- [What to produce]: Going through the entries below, copy out each line that contains "layout".

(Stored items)
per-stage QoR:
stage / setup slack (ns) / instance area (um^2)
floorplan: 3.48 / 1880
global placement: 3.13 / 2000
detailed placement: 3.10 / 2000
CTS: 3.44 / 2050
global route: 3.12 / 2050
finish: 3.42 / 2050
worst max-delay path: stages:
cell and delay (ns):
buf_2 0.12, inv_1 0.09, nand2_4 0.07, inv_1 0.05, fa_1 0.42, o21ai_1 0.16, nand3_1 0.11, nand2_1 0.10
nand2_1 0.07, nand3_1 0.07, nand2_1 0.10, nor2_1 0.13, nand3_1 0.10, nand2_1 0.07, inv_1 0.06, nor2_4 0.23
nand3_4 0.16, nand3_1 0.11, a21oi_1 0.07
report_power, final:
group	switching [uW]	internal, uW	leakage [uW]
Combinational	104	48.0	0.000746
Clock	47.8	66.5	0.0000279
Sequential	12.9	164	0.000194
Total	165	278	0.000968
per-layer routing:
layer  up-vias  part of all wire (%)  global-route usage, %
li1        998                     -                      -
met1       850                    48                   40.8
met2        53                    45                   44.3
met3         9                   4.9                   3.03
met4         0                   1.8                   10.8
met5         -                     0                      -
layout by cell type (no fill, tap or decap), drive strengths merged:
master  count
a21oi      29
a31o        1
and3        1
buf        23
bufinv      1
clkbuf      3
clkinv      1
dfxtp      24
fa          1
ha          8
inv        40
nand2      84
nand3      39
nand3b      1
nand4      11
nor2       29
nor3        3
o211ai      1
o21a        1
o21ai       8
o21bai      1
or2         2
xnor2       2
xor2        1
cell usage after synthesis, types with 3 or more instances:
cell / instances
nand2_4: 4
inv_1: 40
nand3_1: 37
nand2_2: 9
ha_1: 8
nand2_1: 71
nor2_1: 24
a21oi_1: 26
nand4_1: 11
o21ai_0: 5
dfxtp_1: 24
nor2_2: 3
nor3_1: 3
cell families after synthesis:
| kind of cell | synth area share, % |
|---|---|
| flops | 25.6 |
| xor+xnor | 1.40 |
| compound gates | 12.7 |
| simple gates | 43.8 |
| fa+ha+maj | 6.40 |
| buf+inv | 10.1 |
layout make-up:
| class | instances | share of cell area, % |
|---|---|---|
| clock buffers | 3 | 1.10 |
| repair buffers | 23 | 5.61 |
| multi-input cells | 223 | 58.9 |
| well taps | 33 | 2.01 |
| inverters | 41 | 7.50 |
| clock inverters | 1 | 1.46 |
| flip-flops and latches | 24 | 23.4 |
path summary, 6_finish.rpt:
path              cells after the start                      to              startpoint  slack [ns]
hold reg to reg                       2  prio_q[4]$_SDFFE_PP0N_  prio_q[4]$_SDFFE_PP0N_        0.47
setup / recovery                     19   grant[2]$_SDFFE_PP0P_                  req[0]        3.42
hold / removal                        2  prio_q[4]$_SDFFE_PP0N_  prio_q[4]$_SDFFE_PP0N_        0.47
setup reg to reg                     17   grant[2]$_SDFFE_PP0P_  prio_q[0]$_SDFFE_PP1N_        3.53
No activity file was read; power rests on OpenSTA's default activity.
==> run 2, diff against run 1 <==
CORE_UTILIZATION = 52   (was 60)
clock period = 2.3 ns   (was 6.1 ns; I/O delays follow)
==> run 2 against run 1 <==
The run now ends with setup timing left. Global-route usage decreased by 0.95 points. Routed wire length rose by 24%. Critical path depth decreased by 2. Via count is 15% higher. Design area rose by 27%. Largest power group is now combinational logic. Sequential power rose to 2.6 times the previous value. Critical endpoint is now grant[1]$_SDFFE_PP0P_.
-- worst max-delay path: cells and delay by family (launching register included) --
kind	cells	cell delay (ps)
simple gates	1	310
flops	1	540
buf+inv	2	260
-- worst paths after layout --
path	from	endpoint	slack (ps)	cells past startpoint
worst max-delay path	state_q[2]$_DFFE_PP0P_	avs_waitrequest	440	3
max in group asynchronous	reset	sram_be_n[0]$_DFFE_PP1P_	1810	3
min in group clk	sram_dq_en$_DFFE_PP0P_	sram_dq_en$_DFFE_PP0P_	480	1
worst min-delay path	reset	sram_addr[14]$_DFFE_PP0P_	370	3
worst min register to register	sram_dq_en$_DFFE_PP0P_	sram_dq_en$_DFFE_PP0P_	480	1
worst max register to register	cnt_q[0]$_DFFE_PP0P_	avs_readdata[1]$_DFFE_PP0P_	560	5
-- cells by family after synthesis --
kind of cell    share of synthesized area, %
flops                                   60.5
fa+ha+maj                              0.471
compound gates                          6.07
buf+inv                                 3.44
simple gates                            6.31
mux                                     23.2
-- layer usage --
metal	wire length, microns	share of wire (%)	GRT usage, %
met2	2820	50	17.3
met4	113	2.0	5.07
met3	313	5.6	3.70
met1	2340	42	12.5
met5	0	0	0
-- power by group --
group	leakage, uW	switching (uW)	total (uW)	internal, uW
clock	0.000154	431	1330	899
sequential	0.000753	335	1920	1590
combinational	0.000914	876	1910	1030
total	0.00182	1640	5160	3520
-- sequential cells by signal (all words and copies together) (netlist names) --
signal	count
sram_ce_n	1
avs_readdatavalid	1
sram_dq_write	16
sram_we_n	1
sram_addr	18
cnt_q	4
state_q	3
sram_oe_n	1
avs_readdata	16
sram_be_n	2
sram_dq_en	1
**src/rtl/fcvt_f2i_pipe.sv**
```systemverilog
// Two-stage float32 -> int32/uint32 converter (FCVT.W.S / FCVT.WU.S).
// Define FCVT_F2I_FFLAGS_EN to build the NV/NX flag path.
module fcvt_f2i_pipe (
    input  logic        clk,
    input  logic        reset_n,
    input  logic        in_valid,
    output logic        in_ready,
    input  logic [31:0] op_a,
    input  logic [2:0]  rm,
    input  logic        is_unsigned,
    output logic        out_valid,
    input  logic        out_ready,
    output logic [31:0] result,
    output logic [4:0]  fflags
);

    logic out_load;
    logic s1_load;

    logic        s1_valid_q;
    logic [31:0] s1_int_q;
    logic        s1_g_q;
    logic        s1_s_q;
    logic        s1_sign_q;
    logic        s1_nan_q;
    logic        s1_huge_q;
    logic [2:0]  s1_rm_q;
    logic        s1_uns_q;

    logic        out_valid_q;
    logic [31:0] result_q;

    assign out_load = !out_valid_q | out_ready;
    assign s1_load  = !s1_valid_q | out_load;
    assign in_ready = s1_load;

    // Stage 1: unpack and align
    logic        a_sign;
    logic [7:0]  a_exp;
    logic [22:0] a_man;
    logic [23:0] a_sig;
    logic signed [9:0] a_e;
    logic [4:0]  rsh;
    logic [3:0]  lsh;
    logic [47:0] rtmp;
    logic [31:0] ltmp;
    logic [31:0] int_d;
    logic        g_d;
    logic        s_d;
    logic        nan_d;
    logic        huge_d;
    logic        normal;

    assign a_sign = op_a[31];
    assign a_exp  = op_a[30:23];
    assign a_man  = op_a[22:0];
    assign a_sig  = {(a_exp != 8'd0), a_man};
    assign a_e    = $signed({2'b00, a_exp}) - 10'sd127;
    // Low bits suffice: right shifts only for e in [-1,22], left for [23,31]
    assign rsh    = 5'd23 - a_e[4:0];
    assign lsh    = a_e[3:0] - 4'd7;
    assign rtmp   = {a_sig, 24'b0} >> rsh;
    assign ltmp   = {8'b0, a_sig} << lsh;
    assign normal = (a_exp != 8'd0) && (a_exp != 8'hFF);

    always_comb begin
        int_d  = 32'd0;
        g_d    = 1'b0;
        s_d    = 1'b0;
        nan_d  = (a_exp == 8'hFF) && (a_man != 23'd0);
        huge_d = (a_exp == 8'hFF) && (a_man == 23'd0);
        if (a_exp == 8'd0) begin
            s_d = (a_man != 23'd0);
        end else if (normal) begin
            if (a_e >= 10'sd32) begin
                huge_d = 1'b1;
            end else if (a_e >= 10'sd23) begin
                int_d = ltmp;
            end else if (a_e >= -10'sd1) begin
                int_d = {8'b0, rtmp[47:24]};
                g_d   = rtmp[23];
                s_d   = |rtmp[22:0];
            end else begin
                s_d = 1'b1;
            end
        end
    end

    always_ff @(posedge clk or negedge reset_n) begin
        if (!reset_n) begin
            s1_valid_q <= 1'b0;
            s1_int_q   <= 32'd0;
            s1_g_q     <= 1'b0;
            s1_s_q     <= 1'b0;
            s1_sign_q  <= 1'b0;
            s1_nan_q   <= 1'b0;
            s1_huge_q  <= 1'b0;
            s1_rm_q    <= 3'd0;
            s1_uns_q   <= 1'b0;
        end else if (s1_load) begin
            s1_valid_q <= in_valid;
            if (in_valid) begin
                s1_int_q  <= int_d;
                s1_g_q    <= g_d;
                s1_s_q    <= s_d;
                s1_sign_q <= a_sign;
                s1_nan_q  <= nan_d;
                s1_huge_q <= huge_d;
                s1_rm_q   <= rm;
                s1_uns_q  <= is_unsigned;
            end
        end
    end

    // Stage 2: round and saturate
    logic        inc;
    logic [32:0] mag;
    logic        inv;
    logic        sat_pos;
    logic [31:0] result_d;

    always_comb begin
        case (s1_rm_q)
            3'b000:  inc = s1_g_q & (s1_s_q | s1_int_q[0]);
            3'b010:  inc = s1_sign_q & (s1_g_q | s1_s_q);
            3'b011:  inc = ~s1_sign_q & (s1_g_q | s1_s_q);
            3'b100:  inc = s1_g_q;
            default: inc = 1'b0;
        endcase
    end

    assign mag     = {1'b0, s1_int_q} + {32'd0, inc};
    assign sat_pos = s1_nan_q | ~s1_sign_q;

    always_comb begin
        inv = s1_nan_q | s1_huge_q;
        if (s1_uns_q) begin
            if (s1_sign_q) inv = inv | (mag != 33'd0);
            else           inv = inv | mag[32];
        end else begin
            if (s1_sign_q) inv = inv | mag[32] | (mag[31] & |mag[30:0]);
            else           inv = inv | mag[32] | mag[31];
        end
    end

    always_comb begin
        if (inv) begin
            if (s1_uns_q) result_d = sat_pos ? 32'hFFFF_FFFF : 32'h0000_0000;
            else          result_d = sat_pos ? 32'h7FFF_FFFF : 32'h8000_0000;
        end else if (s1_sign_q && !s1_uns_q) begin
            result_d = 32'd0 - mag[31:0];
        end else begin
            result_d = mag[31:0];
        end
    end

    always_ff @(posedge clk or negedge reset_n) begin
        if (!reset_n) begin
            out_valid_q <= 1'b0;
            result_q    <= 32'd0;
        end else if (out_load) begin
            out_valid_q <= s1_valid_q;
            if (s1_valid_q) result_q <= result_d;
        end
    end

    assign out_valid = out_valid_q;
    assign result    = result_q;

`ifdef FCVT_F2I_FFLAGS_EN
    logic [4:0] fflags_q;
    logic [4:0] fflags_d;

    assign fflags_d = {inv, 3'b000, (s1_g_q | s1_s_q) & ~inv};

    always_ff @(posedge clk or negedge reset_n) begin
        if (!reset_n) begin
            fflags_q <= 5'd0;
        end else if (out_load && s1_valid_q) begin
            fflags_q <= fflags_d;
        end
    end

    assign fflags = fflags_q;
`else
    assign fflags = 5'b0;
`endif

endmodule

```
### config.mk
export PLATFORM = sky130hd
export DESIGN_NAME = dmem_arbiter
export DESIGN_NICKNAME = d
export VERILOG_FILES = /design/src/rtl/dmem_arbiter.sv
export SDC_FILE = /design/constraint.sdc
export NUM_CORES = 1
export LEC_CHECK = 0
export ABC_CLOCK_PERIOD_IN_PS = 2400
export BUFFER_PORTS_ARGS = -buffer_cell sky130_fd_sc_hd__buf_2
export CAP_MARGIN = 20
export CORE_ASPECT_RATIO = 1.1
export CORE_MARGIN = 4
export CORE_UTILIZATION = 35
export CTS_CLUSTER_SIZE = 24
export DETAILED_ROUTE_END_ITERATION = 10
export GPL_ROUTABILITY_DRIVEN = 0
export PLACE_DENSITY = 0.64
export SLEW_MARGIN = 0
export SYNTH_ARGS = -nofsm -noshare
export SYNTH_HDL_FRONTEND = slang
export SYNTH_SLANG_ARGS = --single-unit
export TNS_END_PERCENT = 10
### constraint.sdc
create_clock -name clk -period 2.4 [get_ports clk]
set_input_delay 0.6 -clock clk [delete_from_list [all_inputs] [get_ports clk]]
set_output_delay 0.6 -clock clk [all_outputs]
set_load 0.02 [all_outputs]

- [Expected answer]:
layout by cell type (no fill, tap or decap), drive strengths merged:
layout make-up:
-- worst paths after layout --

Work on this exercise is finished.